Will sat on the floor, still scowling at his leg-thongs, and Lucy sat on the bed, still scowling at him, and both of them felt that it was terrible to have to wake up at all, let alone wake up earlier than usual. For a moment they wondered if perhaps, just maybe, they were being unfair on Mum. But neither of them moved until they heard her coming back up the stairs, when they jumped up and finished getting dressed in a great rush, and stood there with their shoes undone and their hair unbrushed, scowling and waiting to see what Mum would do.

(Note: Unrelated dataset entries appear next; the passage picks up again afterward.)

===== config.mk =====
export PLATFORM = sky130hd
export DESIGN_NAME = dual_modulus_divider
export DESIGN_NICKNAME = d
export VERILOG_FILES = /design/src/rtl/dual_modulus_divider.sv
export SDC_FILE = /design/constraint.sdc
export NUM_CORES = 1
export LEC_CHECK = 0
export ABC_AREA = 1
export ABC_CLOCK_PERIOD_IN_PS = 7500
export CAP_MARGIN = 15
export CORE_UTILIZATION = 58
export DETAILED_ROUTE_END_ITERATION = 10
export PLACE_DENSITY = 0.87
export SLEW_MARGIN = 0
export SYNTH_ARGS = -nofsm -noshare
export SYNTH_HDL_FRONTEND = slang
export SYNTH_SLANG_ARGS = --single-unit

===== constraint.sdc =====
create_clock -name clk -period 7.5 [get_ports clk]
set_input_delay 1.5 -clock clk [delete_from_list [all_inputs] [get_ports clk]]
set_output_delay 1.5 -clock clk [all_outputs]
set_load 0.005 [all_outputs]
### src/rtl/mult_pkg.sv
// Shared definitions for the iterative radix-4 multiplier: FSM encoding and
// the operand magnitude helper used at operand acceptance.
package mult_pkg;

   typedef enum logic [1:0] {
      ST_IDLE = 2'd0,
      ST_CALC = 2'd1,
      ST_DONE = 2'd2
   } state_t;

   // Widest operand the magnitude helper supports; callers cast the result back down.
   localparam int MAX_W = 64;

   // Unsigned magnitude of a width-bit operand held zero-extended in value.
   // The result is taken modulo 2^width by the caller, so -2^(width-1)
   // maps to 2^(width-1).
   function automatic logic [MAX_W-1:0] abs_u(input logic [MAX_W-1:0] value,
                                              input int                width,
                                              input logic              signed_mode);
      logic [MAX_W-1:0] shifted;
      shifted = value >> (width - 1);
      if (signed_mode && shifted[0]) begin
         return -value;
      end
      return value;
   endfunction

endpackage
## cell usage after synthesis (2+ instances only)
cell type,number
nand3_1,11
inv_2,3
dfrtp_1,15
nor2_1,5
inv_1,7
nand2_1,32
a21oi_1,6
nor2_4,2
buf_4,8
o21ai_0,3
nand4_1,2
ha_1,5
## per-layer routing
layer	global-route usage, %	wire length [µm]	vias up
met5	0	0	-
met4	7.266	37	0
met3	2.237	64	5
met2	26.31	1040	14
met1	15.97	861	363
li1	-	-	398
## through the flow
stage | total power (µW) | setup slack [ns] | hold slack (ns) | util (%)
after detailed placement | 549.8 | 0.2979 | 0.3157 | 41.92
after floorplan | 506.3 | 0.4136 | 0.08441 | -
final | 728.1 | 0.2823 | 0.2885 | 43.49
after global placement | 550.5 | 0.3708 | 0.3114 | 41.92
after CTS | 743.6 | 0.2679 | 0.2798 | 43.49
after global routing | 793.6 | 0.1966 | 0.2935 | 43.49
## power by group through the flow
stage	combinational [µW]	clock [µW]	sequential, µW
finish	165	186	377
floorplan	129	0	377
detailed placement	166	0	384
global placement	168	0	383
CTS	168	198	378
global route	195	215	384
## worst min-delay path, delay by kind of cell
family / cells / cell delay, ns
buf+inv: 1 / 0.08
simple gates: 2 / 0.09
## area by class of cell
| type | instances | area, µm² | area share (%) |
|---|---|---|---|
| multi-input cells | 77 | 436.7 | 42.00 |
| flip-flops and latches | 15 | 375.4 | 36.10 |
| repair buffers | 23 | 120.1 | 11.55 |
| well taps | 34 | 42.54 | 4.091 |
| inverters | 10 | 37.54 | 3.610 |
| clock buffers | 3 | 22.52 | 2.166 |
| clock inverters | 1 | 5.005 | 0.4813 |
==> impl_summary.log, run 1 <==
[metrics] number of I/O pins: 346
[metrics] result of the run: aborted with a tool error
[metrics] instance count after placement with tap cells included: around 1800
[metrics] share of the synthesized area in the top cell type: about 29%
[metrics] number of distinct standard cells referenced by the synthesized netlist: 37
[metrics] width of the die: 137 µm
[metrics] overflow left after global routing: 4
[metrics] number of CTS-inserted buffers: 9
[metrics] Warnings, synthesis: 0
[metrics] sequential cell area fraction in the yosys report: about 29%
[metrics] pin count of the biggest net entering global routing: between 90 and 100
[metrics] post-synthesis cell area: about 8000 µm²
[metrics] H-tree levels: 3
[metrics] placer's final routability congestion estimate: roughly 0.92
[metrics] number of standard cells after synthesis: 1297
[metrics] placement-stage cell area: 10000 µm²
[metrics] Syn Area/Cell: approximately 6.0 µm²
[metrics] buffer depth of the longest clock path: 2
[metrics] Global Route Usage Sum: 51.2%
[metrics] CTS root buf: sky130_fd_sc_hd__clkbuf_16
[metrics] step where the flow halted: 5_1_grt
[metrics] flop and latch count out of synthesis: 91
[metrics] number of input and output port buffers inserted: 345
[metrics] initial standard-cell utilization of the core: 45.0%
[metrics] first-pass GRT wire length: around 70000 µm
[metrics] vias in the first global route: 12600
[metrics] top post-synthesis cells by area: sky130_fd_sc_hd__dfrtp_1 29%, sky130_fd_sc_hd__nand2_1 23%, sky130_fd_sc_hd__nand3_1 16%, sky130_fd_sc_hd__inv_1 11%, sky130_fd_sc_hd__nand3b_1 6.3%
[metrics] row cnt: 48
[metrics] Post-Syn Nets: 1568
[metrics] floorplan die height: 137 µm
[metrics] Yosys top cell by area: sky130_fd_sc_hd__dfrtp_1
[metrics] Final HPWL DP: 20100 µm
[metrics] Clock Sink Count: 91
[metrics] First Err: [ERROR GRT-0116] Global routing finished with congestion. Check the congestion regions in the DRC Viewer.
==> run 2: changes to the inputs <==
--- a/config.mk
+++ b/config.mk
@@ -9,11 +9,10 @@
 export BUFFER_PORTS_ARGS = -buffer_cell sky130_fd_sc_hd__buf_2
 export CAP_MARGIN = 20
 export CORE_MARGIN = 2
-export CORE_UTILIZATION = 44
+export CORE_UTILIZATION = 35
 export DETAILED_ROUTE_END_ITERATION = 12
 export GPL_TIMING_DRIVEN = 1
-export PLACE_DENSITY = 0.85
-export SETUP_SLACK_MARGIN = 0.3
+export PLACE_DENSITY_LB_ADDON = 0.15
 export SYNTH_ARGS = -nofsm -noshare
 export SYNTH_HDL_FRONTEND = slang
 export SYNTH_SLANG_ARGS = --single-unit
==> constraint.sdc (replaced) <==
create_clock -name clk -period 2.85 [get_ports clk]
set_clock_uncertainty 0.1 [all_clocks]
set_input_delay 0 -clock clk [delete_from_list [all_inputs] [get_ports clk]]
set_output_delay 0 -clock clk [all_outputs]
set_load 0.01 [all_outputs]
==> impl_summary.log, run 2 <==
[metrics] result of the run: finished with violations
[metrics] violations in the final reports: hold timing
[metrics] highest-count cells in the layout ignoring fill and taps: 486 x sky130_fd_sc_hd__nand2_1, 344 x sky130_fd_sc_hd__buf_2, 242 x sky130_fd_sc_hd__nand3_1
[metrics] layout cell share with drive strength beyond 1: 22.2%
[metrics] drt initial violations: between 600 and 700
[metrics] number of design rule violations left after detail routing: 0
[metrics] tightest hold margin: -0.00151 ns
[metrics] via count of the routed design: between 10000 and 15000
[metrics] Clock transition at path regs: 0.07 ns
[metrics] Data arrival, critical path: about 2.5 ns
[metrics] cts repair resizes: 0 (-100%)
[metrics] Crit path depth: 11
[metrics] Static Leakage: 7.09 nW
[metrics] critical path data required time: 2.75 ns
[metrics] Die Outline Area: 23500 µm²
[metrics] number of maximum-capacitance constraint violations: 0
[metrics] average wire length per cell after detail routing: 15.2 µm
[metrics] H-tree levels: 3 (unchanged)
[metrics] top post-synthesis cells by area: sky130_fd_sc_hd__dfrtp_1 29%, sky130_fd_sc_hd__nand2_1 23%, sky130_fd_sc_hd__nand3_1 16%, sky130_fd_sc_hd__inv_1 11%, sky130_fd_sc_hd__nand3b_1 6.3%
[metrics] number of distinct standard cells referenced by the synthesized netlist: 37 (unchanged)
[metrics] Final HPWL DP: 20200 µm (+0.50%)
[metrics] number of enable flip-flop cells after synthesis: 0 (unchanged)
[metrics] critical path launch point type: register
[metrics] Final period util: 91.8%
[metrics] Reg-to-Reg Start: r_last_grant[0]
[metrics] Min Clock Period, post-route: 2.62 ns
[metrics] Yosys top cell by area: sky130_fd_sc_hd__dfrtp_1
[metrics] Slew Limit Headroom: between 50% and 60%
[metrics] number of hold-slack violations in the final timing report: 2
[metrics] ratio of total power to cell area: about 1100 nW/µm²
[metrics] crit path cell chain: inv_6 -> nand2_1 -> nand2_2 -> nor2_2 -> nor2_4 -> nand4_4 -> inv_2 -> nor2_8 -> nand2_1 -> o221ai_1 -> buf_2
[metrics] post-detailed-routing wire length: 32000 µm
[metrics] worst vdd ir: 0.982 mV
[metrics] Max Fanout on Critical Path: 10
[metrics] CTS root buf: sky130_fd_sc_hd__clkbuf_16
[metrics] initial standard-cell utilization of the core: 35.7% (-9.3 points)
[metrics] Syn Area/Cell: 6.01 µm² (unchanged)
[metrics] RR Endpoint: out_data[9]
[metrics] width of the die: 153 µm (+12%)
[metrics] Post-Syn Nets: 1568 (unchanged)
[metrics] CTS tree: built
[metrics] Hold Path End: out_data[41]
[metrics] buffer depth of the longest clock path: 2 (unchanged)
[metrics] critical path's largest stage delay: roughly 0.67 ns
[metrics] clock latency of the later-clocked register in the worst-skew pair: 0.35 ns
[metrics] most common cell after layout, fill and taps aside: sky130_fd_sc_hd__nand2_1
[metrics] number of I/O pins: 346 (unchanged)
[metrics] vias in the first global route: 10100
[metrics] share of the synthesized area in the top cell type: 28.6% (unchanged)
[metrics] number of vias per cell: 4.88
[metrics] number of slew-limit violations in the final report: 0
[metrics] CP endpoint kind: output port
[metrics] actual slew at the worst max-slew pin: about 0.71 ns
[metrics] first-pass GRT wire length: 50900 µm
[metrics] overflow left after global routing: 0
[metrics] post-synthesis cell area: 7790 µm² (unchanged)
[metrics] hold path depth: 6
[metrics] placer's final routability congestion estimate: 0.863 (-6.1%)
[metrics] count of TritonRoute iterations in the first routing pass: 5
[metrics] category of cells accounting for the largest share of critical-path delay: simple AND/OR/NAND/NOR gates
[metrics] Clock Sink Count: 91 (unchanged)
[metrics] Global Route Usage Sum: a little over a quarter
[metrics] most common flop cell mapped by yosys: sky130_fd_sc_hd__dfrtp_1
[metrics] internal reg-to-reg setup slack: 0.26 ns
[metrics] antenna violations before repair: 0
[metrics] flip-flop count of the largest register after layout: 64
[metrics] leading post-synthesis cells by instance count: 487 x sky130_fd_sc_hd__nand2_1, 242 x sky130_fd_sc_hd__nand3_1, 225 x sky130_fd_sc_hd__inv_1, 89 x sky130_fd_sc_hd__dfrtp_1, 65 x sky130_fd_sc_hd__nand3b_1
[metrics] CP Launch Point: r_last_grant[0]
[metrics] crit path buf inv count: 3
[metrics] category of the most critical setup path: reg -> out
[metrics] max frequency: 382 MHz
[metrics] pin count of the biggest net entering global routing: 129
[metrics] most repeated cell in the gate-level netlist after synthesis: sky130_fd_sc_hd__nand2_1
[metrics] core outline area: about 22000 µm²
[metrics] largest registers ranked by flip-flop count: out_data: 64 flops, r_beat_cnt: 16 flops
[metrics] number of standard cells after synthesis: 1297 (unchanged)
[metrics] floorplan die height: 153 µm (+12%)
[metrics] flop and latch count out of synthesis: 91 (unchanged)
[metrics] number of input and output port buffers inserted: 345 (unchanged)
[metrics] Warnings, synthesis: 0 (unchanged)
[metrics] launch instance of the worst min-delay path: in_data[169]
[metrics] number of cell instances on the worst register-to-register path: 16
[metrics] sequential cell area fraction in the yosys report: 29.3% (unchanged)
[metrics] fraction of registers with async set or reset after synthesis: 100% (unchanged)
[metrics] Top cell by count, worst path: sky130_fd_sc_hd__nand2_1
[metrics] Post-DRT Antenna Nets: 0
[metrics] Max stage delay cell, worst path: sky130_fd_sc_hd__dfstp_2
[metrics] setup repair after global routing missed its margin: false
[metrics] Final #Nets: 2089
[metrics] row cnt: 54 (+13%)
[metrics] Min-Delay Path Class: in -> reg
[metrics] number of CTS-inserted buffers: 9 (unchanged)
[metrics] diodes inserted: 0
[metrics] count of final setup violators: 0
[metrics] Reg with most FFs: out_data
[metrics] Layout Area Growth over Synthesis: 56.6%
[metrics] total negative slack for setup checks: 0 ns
`config.mk`:
```
export PLATFORM = sky130hd
export DESIGN_NAME = riscv32ima_ifq
export DESIGN_NICKNAME = d
export VERILOG_FILES = /design/src/rtl/riscv32ima_ifq.sv
export SDC_FILE = /design/constraint.sdc
export NUM_CORES = 1
export LEC_CHECK = 0
export ABC_AREA = 1
export CAP_MARGIN = 20
export CORE_AREA = 2 2 177 179
export DETAILED_ROUTE_END_ITERATION = 12
export DIE_AREA = 0 0 179 181
export DONT_BUFFER_PORTS = 1
export PLACE_DENSITY = 0.45
export SYNTH_ARGS = -nofsm -noshare
export SYNTH_HDL_FRONTEND = slang
export SYNTH_SLANG_ARGS = --single-unit
```
`constraint.sdc`:
```
create_clock -name clk -period 6.5 [get_ports clk]
set_input_delay 1.3 -clock clk [delete_from_list [all_inputs] [get_ports clk]]
set_output_delay 1.3 -clock clk [all_outputs]
set_load 0.01 [all_outputs]
```
$ cat config.mk
export PLATFORM = sky130hd
export DESIGN_NAME = enemy_render
export DESIGN_NICKNAME = d
export VERILOG_FILES = /design/src/rtl/enemy_render.sv
export SDC_FILE = /design/constraint.sdc
export NUM_CORES = 1
export LEC_CHECK = 0
export CAP_MARGIN = 20
export CORE_UTILIZATION = 45
export CTS_BUF_LIST = sky130_fd_sc_hd__clkbuf_16
export CTS_CLUSTER_DIAMETER = 60
export CTS_CLUSTER_SIZE = 8
export DETAILED_ROUTE_END_ITERATION = 6
export PLACE_DENSITY = 0.7
export SYNTH_ARGS = -nofsm -noshare
export SYNTH_HDL_FRONTEND = slang
export SYNTH_SLANG_ARGS = --single-unit
$ cat constraint.sdc
create_clock -name clk -period 9 [get_ports clk]
set_clock_uncertainty 0.05 [all_clocks]
set_input_delay 1.8 -clock clk [delete_from_list [all_inputs] [get_ports clk]]
set_output_delay 1.8 -clock clk [all_outputs]
set_load 0.02 [all_outputs]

Mum stood in the doorway breathing deeply. She smiled a smile which wasn't a smile. Will and Lucy knew what it was. It was a sort of warning, and they felt cross and upset all over again.

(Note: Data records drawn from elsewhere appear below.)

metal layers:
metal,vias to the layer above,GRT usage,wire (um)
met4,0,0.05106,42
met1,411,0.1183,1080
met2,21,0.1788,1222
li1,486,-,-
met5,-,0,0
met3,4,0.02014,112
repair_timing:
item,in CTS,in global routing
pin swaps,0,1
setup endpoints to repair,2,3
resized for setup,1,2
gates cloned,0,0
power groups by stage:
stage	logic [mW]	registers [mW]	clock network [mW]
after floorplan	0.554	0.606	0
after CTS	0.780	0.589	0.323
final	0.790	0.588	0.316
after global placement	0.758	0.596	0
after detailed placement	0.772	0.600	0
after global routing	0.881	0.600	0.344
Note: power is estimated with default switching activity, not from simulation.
===== src/rtl/regwb_pkg.sv =====
// -----------------------------------------------------------------------------
// regwb_pkg -- shared constants and types for the register write-back arbiter.
//
// Contents:
//   NREQ         number of write-back requesters (ALU, MEM, IMM, IO)
//   SELW         width of the register-input mux select code
//   SEL_*        mux select codes driven onto wb_sel
//   wb_state_e   output-stage state (EMPTY / FULL)
//   req_to_sel() requester index -> mux select code
// -----------------------------------------------------------------------------
package regwb_pkg;

  localparam int NREQ = 4;
  localparam int SELW = 4;
  localparam int IDXW = 2;

  localparam logic [SELW-1:0] SEL_ALU = 4'd0;
  localparam logic [SELW-1:0] SEL_MEM = 4'd1;
  localparam logic [SELW-1:0] SEL_IMM = 4'd2;
  localparam logic [SELW-1:0] SEL_IO  = 4'd7;
  localparam logic [SELW-1:0] SEL_PC  = 4'd6;

  typedef enum logic {
    EMPTY = 1'b0,
    FULL  = 1'b1
  } wb_state_e;

  // Requester 3 (IO) is not contiguous with the others in the mux encoding.
  function automatic logic [SELW-1:0] req_to_sel(input logic [IDXW-1:0] idx);
    logic [SELW-1:0] sel;
    case (idx)
      2'd0:    sel = SEL_ALU;
      2'd1:    sel = SEL_MEM;
      2'd2:    sel = SEL_IMM;
      default: sel = SEL_IO;
    endcase
    return sel;
  endfunction

endpackage
==> src/rtl/countdown_timer.sv <==
// Loadable down-counter with one-cycle terminal-count pulse and no wrap at zero.
// Optional auto-reload at terminal count is enabled by defining COUNTDOWN_RELOAD_EN.
module countdown_timer
  import countdown_pkg::*;
#(
  parameter int unsigned WIDTH = CD_WIDTH_DEFAULT
) (
  input  logic             clk,
  input  logic             rst,
  input  logic             load,
  input  logic [WIDTH-1:0] load_val,
  input  logic             enable,
`ifdef COUNTDOWN_RELOAD_EN
  input  logic             auto_reload,
`endif
  output logic [WIDTH-1:0] out,
  output logic             tc,
  output logic             busy
);

  cd_state_t        state_q, state_d;
  logic [WIDTH-1:0] cnt_q, cnt_d;
  logic [WIDTH-1:0] reload_q, reload_d;
  logic             tc_q, tc_d;
  logic             busy_q, busy_d;
  logic             reload_sel_c;

  // Without the reload feature the terminal step always lands in DONE.
`ifdef COUNTDOWN_RELOAD_EN
  assign reload_sel_c = auto_reload;
`else
  assign reload_sel_c = 1'b0;
`endif

  always_comb begin
    state_d  = state_q;
    cnt_d    = cnt_q;
    reload_d = reload_q;
    tc_d     = 1'b0;
    if (load) begin
      cnt_d    = load_val;
      reload_d = load_val;
      state_d  = (load_val != '0) ? RUN : IDLE;
    end else if (state_q == RUN && enable) begin
      if (cnt_q == WIDTH'(1)) begin
        tc_d = 1'b1;
        if (reload_sel_c) begin
          cnt_d = reload_q;
        end else begin
          cnt_d   = '0;
          state_d = DONE;
        end
      end else begin
        cnt_d = cnt_q - WIDTH'(1);
      end
    end
    busy_d = (state_d == RUN);
  end

  always_ff @(posedge clk) begin
    if (rst) begin
      state_q  <= IDLE;
      cnt_q    <= '0;
      reload_q <= '0;
      tc_q     <= 1'b0;
      busy_q   <= 1'b0;
    end else begin
      state_q  <= state_d;
      cnt_q    <= cnt_d;
      reload_q <= reload_d;
      tc_q     <= tc_d;
      busy_q   <= busy_d;
    end
  end

  assign out  = cnt_q;
  assign tc   = tc_q;
  assign busy = busy_q;

endmodule : countdown_timer
**config.mk**
```make
export PLATFORM = sky130hd
export DESIGN_NAME = uart_tx_fifo
export DESIGN_NICKNAME = d
export VERILOG_FILES = /design/src/rtl/uart_tx_fifo.sv
export SDC_FILE = /design/constraint.sdc
export NUM_CORES = 1
export LEC_CHECK = 0
export CORE_ASPECT_RATIO = 0.9
export CORE_MARGIN = 4
export CORE_UTILIZATION = 45
export DETAILED_ROUTE_END_ITERATION = 10
export GPL_ROUTABILITY_DRIVEN = 1
export GPL_TIMING_DRIVEN = 1
export HOLD_SLACK_MARGIN = 0.05
export PLACE_DENSITY = 0.71
export SLEW_MARGIN = 0
export SYNTH_ARGS = -nofsm -noshare
export SYNTH_HDL_FRONTEND = slang
export SYNTH_SLANG_ARGS = --single-unit
```
**constraint.sdc**
```tcl
create_clock -name clk -period 3.7 [get_ports clk]
set_input_delay 0.74 -clock clk [delete_from_list [all_inputs] [get_ports clk]]
set_output_delay 0.74 -clock clk [all_outputs]
set_load 0.01 [all_outputs]
```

‘Today of all days,' Mum said quietly, ‘I am determined to be calm and sweet and good-natured.'
But she said it so quietly, Will had to shout, ‘What?'
She repeated it. ‘It isn't going to be an awful day,' she said in the same calm, quiet voice, ‘because we're all going to be calm and sweet and good-natured.'
‘Calm?' Will said in disgust.
‘Yes, calm.'
She came into the room with that calm smile. ‘So take your football boots off, Will,' she said pleasantly. ‘The Anglo-Saxons didn't wear them.'
She brushed Lucy's hair and Lucy yelled, and Mum said, very calmly, ‘The thing is, Lucy, you really shouldn't chew your hair.' ‘It's nothing to do with chewing!' Lucy yelled. ‘It's to do with pain!'
And Mum said calmly, but with feeling, ‘I do hope we're all going to be calm and sweet and good-natured.'
Eventually they went down for breakfast. There was no Red Berry Special K, and Mum had to explain four times that they couldn't have chocolate spread on their toast because it wasn't the weekend, which was one of the stupider family rules, and in the end they all ate cornflakes in silence.
‘I think things are going to get much better now,' Mum said as they left the house.
But at the end of the road, Will walked backwards into a brick wall for reasons which he couldn't afterwards explain, and going through the park, Lucy soaked the same foot in two separate puddles, and in the end they were late, and, though it seemed incredible, everyone was cross with them for being late and wet and in pain.
These were some of the reasons why their morning was so awful, despite the calm.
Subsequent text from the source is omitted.